### About this exercise
Start to finish, reproduce the records below with nothing missing.

### Collected data entries
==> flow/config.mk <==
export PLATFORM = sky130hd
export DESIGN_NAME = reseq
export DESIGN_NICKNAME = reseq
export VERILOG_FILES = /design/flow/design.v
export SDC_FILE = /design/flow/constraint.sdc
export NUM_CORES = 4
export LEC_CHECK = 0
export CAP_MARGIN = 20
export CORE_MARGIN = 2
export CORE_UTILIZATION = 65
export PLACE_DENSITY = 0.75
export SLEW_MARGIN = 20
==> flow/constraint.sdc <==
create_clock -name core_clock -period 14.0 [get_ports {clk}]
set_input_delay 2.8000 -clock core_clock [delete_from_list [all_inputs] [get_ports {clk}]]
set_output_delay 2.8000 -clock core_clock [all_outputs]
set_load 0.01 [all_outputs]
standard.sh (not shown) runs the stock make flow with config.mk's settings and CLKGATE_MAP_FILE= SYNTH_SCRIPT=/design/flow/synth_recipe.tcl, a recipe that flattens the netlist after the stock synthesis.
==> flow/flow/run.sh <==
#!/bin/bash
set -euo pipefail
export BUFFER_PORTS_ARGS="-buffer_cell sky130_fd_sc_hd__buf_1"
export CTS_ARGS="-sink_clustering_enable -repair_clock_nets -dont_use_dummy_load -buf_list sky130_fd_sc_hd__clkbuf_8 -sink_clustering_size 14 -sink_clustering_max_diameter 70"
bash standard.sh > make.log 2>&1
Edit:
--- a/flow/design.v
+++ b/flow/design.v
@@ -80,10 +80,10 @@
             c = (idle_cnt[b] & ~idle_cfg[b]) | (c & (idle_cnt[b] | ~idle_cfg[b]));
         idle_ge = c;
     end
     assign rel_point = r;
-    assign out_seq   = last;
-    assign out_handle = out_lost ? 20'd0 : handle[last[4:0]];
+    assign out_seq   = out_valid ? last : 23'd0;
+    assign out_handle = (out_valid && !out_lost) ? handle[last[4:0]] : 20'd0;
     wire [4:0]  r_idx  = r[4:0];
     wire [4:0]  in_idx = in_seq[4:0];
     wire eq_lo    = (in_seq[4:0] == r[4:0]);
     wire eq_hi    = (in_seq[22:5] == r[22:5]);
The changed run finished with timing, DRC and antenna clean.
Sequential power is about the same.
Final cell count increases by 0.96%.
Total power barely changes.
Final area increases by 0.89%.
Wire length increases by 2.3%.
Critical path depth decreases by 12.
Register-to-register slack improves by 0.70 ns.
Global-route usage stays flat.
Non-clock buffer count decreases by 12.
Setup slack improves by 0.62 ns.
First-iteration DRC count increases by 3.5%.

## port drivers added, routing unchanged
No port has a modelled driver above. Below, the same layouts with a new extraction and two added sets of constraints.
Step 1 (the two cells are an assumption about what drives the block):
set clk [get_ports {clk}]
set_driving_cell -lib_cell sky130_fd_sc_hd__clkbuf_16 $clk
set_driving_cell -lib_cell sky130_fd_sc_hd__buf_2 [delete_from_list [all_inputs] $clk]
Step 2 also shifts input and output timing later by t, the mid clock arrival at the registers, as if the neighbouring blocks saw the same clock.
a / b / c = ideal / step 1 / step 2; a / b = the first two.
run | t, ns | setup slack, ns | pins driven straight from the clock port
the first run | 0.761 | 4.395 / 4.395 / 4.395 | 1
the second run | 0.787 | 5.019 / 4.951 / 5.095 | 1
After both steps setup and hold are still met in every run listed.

### Solution
==> flow/config.mk <==
export PLATFORM = sky130hd
export DESIGN_NAME = reseq
export DESIGN_NICKNAME = reseq
export VERILOG_FILES = /design/flow/design.v
export SDC_FILE = /design/flow/constraint.sdc
export NUM_CORES = 4
export LEC_CHECK = 0
export CAP_MARGIN = 20
export CORE_MARGIN = 2
export CORE_UTILIZATION = 65
export PLACE_DENSITY = 0.75
export SLEW_MARGIN = 20
==> flow/constraint.sdc <==
create_clock -name core_clock -period 14.0 [get_ports {clk}]
set_input_delay 2.8000 -clock core_clock [delete_from_list [all_inputs] [get_ports {clk}]]
set_output_delay 2.8000 -clock core_clock [all_outputs]
set_load 0.01 [all_outputs]
standard.sh (not shown) runs the stock make flow with config.mk's settings and CLKGATE_MAP_FILE= SYNTH_SCRIPT=/design/flow/synth_recipe.tcl, a recipe that flattens the netlist after the stock synthesis.
==> flow/flow/run.sh <==
#!/bin/bash
set -euo pipefail
export BUFFER_PORTS_ARGS="-buffer_cell sky130_fd_sc_hd__buf_1"
export CTS_ARGS="-sink_clustering_enable -repair_clock_nets -dont_use_dummy_load -buf_list sky130_fd_sc_hd__clkbuf_8 -sink_clustering_size 14 -sink_clustering_max_diameter 70"
bash standard.sh > make.log 2>&1
Edit:
--- a/flow/design.v
+++ b/flow/design.v
@@ -80,10 +80,10 @@
             c = (idle_cnt[b] & ~idle_cfg[b]) | (c & (idle_cnt[b] | ~idle_cfg[b]));
         idle_ge = c;
     end
     assign rel_point = r;
-    assign out_seq   = last;
-    assign out_handle = out_lost ? 20'd0 : handle[last[4:0]];
+    assign out_seq   = out_valid ? last : 23'd0;
+    assign out_handle = (out_valid && !out_lost) ? handle[last[4:0]] : 20'd0;
     wire [4:0]  r_idx  = r[4:0];
     wire [4:0]  in_idx = in_seq[4:0];
     wire eq_lo    = (in_seq[4:0] == r[4:0]);
     wire eq_hi    = (in_seq[22:5] == r[22:5]);
The changed run finished with timing, DRC and antenna clean.
Sequential power is about the same.
Final cell count increases by 0.96%.
Total power barely changes.
Final area increases by 0.89%.
Wire length increases by 2.3%.
Critical path depth decreases by 12.
Register-to-register slack improves by 0.70 ns.
Global-route usage stays flat.
Non-clock buffer count decreases by 12.
Setup slack improves by 0.62 ns.
First-iteration DRC count increases by 3.5%.

## port drivers added, routing unchanged
No port has a modelled driver above. Below, the same layouts with a new extraction and two added sets of constraints.
Step 1 (the two cells are an assumption about what drives the block):
set clk [get_ports {clk}]
set_driving_cell -lib_cell sky130_fd_sc_hd__clkbuf_16 $clk
set_driving_cell -lib_cell sky130_fd_sc_hd__buf_2 [delete_from_list [all_inputs] $clk]
Step 2 also shifts input and output timing later by t, the mid clock arrival at the registers, as if the neighbouring blocks saw the same clock.
a / b / c = ideal / step 1 / step 2; a / b = the first two.
run | t, ns | setup slack, ns | pins driven straight from the clock port
the first run | 0.761 | 4.395 / 4.395 / 4.395 | 1
the second run | 0.787 | 5.019 / 4.951 / 5.095 | 1
After both steps setup and hold are still met in every run listed.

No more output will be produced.